How African governments use advertising as a weapon against media freedom

National governments remain the single largest source of revenue for news organisations in Africa.

In Rwanda, for example, a staggering 85-90% of advertising revenue comes from the public sector.

In Kenya, it’s estimated that 30% of newspaper revenue comes from government advertising.

In 2013, the government spent Ksh40 million in two weeks just to publish congratulatory messages for the new President Uhuru Kenyatta.

But with a general election coming up this year in August, the Kenyan government has decided to stop advertising in local commercial media.

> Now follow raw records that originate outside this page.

### config.mk
export PLATFORM = sky130hd
export DESIGN_NAME = base64_stream_decoder_unit
export DESIGN_NICKNAME = d
export VERILOG_FILES = /design/src/b64d_pkg.sv /design/src/b64d_group.sv /design/src/b64d_out_buf.sv /design/src/base64_stream_decoder_unit.sv
export SDC_FILE = /design/constraint.sdc
export NUM_CORES = 1
export LEC_CHECK = 0
export ABC_CLOCK_PERIOD_IN_PS = 3100
export BUFFER_PORTS_ARGS = -buffer_cell sky130_fd_sc_hd__buf_2
export CAP_MARGIN = 20
export CORE_MARGIN = 2
export CORE_UTILIZATION = 55
export CTS_CLUSTER_SIZE = 28
export DETAILED_ROUTE_END_ITERATION = 16
export GPL_TIMING_DRIVEN = 0
export HOLD_SLACK_MARGIN = 0.08
export MAX_ROUTING_LAYER = met4
export PLACE_DENSITY = 0.74
export SYNTH_ARGS = -nofsm -noshare
export SYNTH_HDL_FRONTEND = slang
export SYNTH_SLANG_ARGS = --single-unit
### constraint.sdc
create_clock -name clk -period 3.1 [get_ports clk]
set_input_delay 0.155 -clock clk [delete_from_list [all_inputs] [get_ports clk]]
set_output_delay 0.155 -clock clk [all_outputs]
set_load 0.05 [all_outputs]
### src/b64d_pkg.sv
// ----------------------------------------------------------------------------
// b64d_pkg
// shared types, constants and character classification for the base64 decoder
// ----------------------------------------------------------------------------
package b64d_pkg;

	localparam int unsigned GroupBytes = 3;

	localparam logic [5:0] SextetLowerBase = 6'd26;
	localparam logic [5:0] SextetDigitBase = 6'd52;
	localparam logic [5:0] SextetPlus      = 6'd62;
	localparam logic [5:0] SextetSlash     = 6'd63;
	localparam logic [5:0] LowNibbleMask   = 6'h0F;
	localparam logic [5:0] LowPairMask     = 6'h03;

	localparam logic [7:0] CharPad = 8'h3D;

	typedef struct packed {
		logic [5:0] sextet;
		logic       pad;
		logic       bad;
	} b64d_class_t;

	typedef struct packed {
		logic [GroupBytes-1:0][7:0] bytes;
		logic [1:0]                 count;
	} b64d_group_t;

	function automatic logic b64d_is_blank(input logic [7:0] c);
		logic r;
		r = (c == 8'h20) || (c == 8'h09) || (c == 8'h0A) || (c == 8'h0D) ||
			(c == 8'h0C) || (c == 8'h0B);
		return r;
	endfunction

	function automatic b64d_class_t b64d_classify(input logic [7:0] c);
		b64d_class_t r;
		logic [7:0]  d;
		r = '{sextet: 6'd0, pad: 1'b0, bad: 1'b0};
		d = 8'd0;
		if (c inside {[8'h41:8'h5A]}) begin
			d = c - 8'h41;
			r.sextet = d[5:0];
		end else if (c inside {[8'h61:8'h7A]}) begin
			d = c - 8'h61;
			r.sextet = d[5:0] + SextetLowerBase;
		end else if (c inside {[8'h30:8'h39]}) begin
			d = c - 8'h30;
			r.sextet = d[5:0] + SextetDigitBase;
		end else if (c == 8'h2B) begin
			r.sextet = SextetPlus;
		end else if (c == 8'h2F) begin
			r.sextet = SextetSlash;
		end else if (c == CharPad) begin
			r.pad = 1'b1;
		end else begin
			r.bad = 1'b1;
		end
		return r;
	endfunction

endpackage

### src/b64d_group.sv
// ----------------------------------------------------------------------------
// b64d_group
// collects sextets into groups of four and assembles the decoded bytes
// ----------------------------------------------------------------------------
module b64d_group (
	input  logic                  clk,
	input  logic                  arst_n,
	input  logic                  accept,
	input  logic [7:0]            char_code,
	input  logic                  end_of_message,
	output logic                  group_full,
	output logic                  load,
	output b64d_pkg::b64d_group_t result
);
	import b64d_pkg::*;

	logic [1:0]  fill_q;
	logic [5:0]  held_q [GroupBytes];
	logic [2:0]  pad_q;
	logic        inv_q;

	b64d_class_t cls;
	logic        blank;
	logic [3:0]  marks;

	always_comb begin
		cls   = b64d_classify(char_code);
		blank = b64d_is_blank(char_code);
		marks = {cls.pad, pad_q};
		result.bytes[0] = {held_q[0], held_q[1][5:4]};
		result.bytes[1] = {held_q[1][3:0] & LowNibbleMask[3:0], held_q[2][5:2]};
		result.bytes[2] = {held_q[2][1:0] & LowPairMask[1:0], cls.sextet};
		result.count    = 2'd0;
		if (!(inv_q || cls.bad)) begin
			case (marks)
				4'b0000: result.count = 2'd3;
				4'b1000: result.count = 2'd2;
				4'b1100: result.count = 2'd1;
				default: result.count = 2'd0;
			endcase
		end
	end

	assign group_full = (fill_q == 2'd3);
	assign load       = accept && !blank && group_full && (result.count != 2'd0);

	always_ff @(posedge clk or negedge arst_n) begin
		if (!arst_n) begin
			fill_q <= 2'd0;
			pad_q  <= 3'd0;
			inv_q  <= 1'b0;
			for (int i = 0; i < GroupBytes; i++) held_q[i] <= 6'd0;
		end else if (accept) begin
			if (end_of_message || (!blank && group_full)) begin
				fill_q <= 2'd0;
				pad_q  <= 3'd0;
				inv_q  <= 1'b0;
				for (int i = 0; i < GroupBytes; i++) held_q[i] <= 6'd0;
			end else if (!blank) begin
				for (int i = 0; i < GroupBytes; i++) begin
					if (fill_q == 2'(i)) begin
						held_q[i] <= cls.sextet;
						pad_q[i]  <= cls.pad;
					end
				end
				if (cls.bad) inv_q <= 1'b1;
				fill_q <= fill_q + 2'd1;
			end
		end
	end

endmodule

In a memo, reportedly sent to all government accounting officers, the directive was given that state departments and agencies would only advertise in My.Gov – a government newspaper and online portal.

Electronic advertising would only be aired on the state broadcaster – the Kenya Broadcasting Corporation.

It’s difficult not to characterise the withdrawal of state advertising from commercial media as punitive.

Without this revenue stream newspapers are likely to fold.

Worse still, efforts to withdraw government advertising from commercial media can be interpreted as a worrying way to undermine the freedom of expression.

Starving news media of revenue is a means of indirect state control.

This has been the case in countries such as Serbia, Hungary, Namibia, Lesotho and Swaziland.

But to fully understand the link between government spend on advertising and media freedom it’s important to take a historical perspective.

The 1990s saw the adoption of multi-party politics in many African countries.

This led to relatively liberal constitutions in South Africa, Kenya, Nigeria and Ghana among others.

Since then, most African governments have grown anxious about their inability to control the local news agenda, much less articulate government policy.

For governments in countries such as Ethiopia, Uganda, Zimbabwe and more recently Tanzania, controlling the news agenda is seen as a means to stay in power.

Views that compete with the state position are often cast as legitimising the opposition agenda.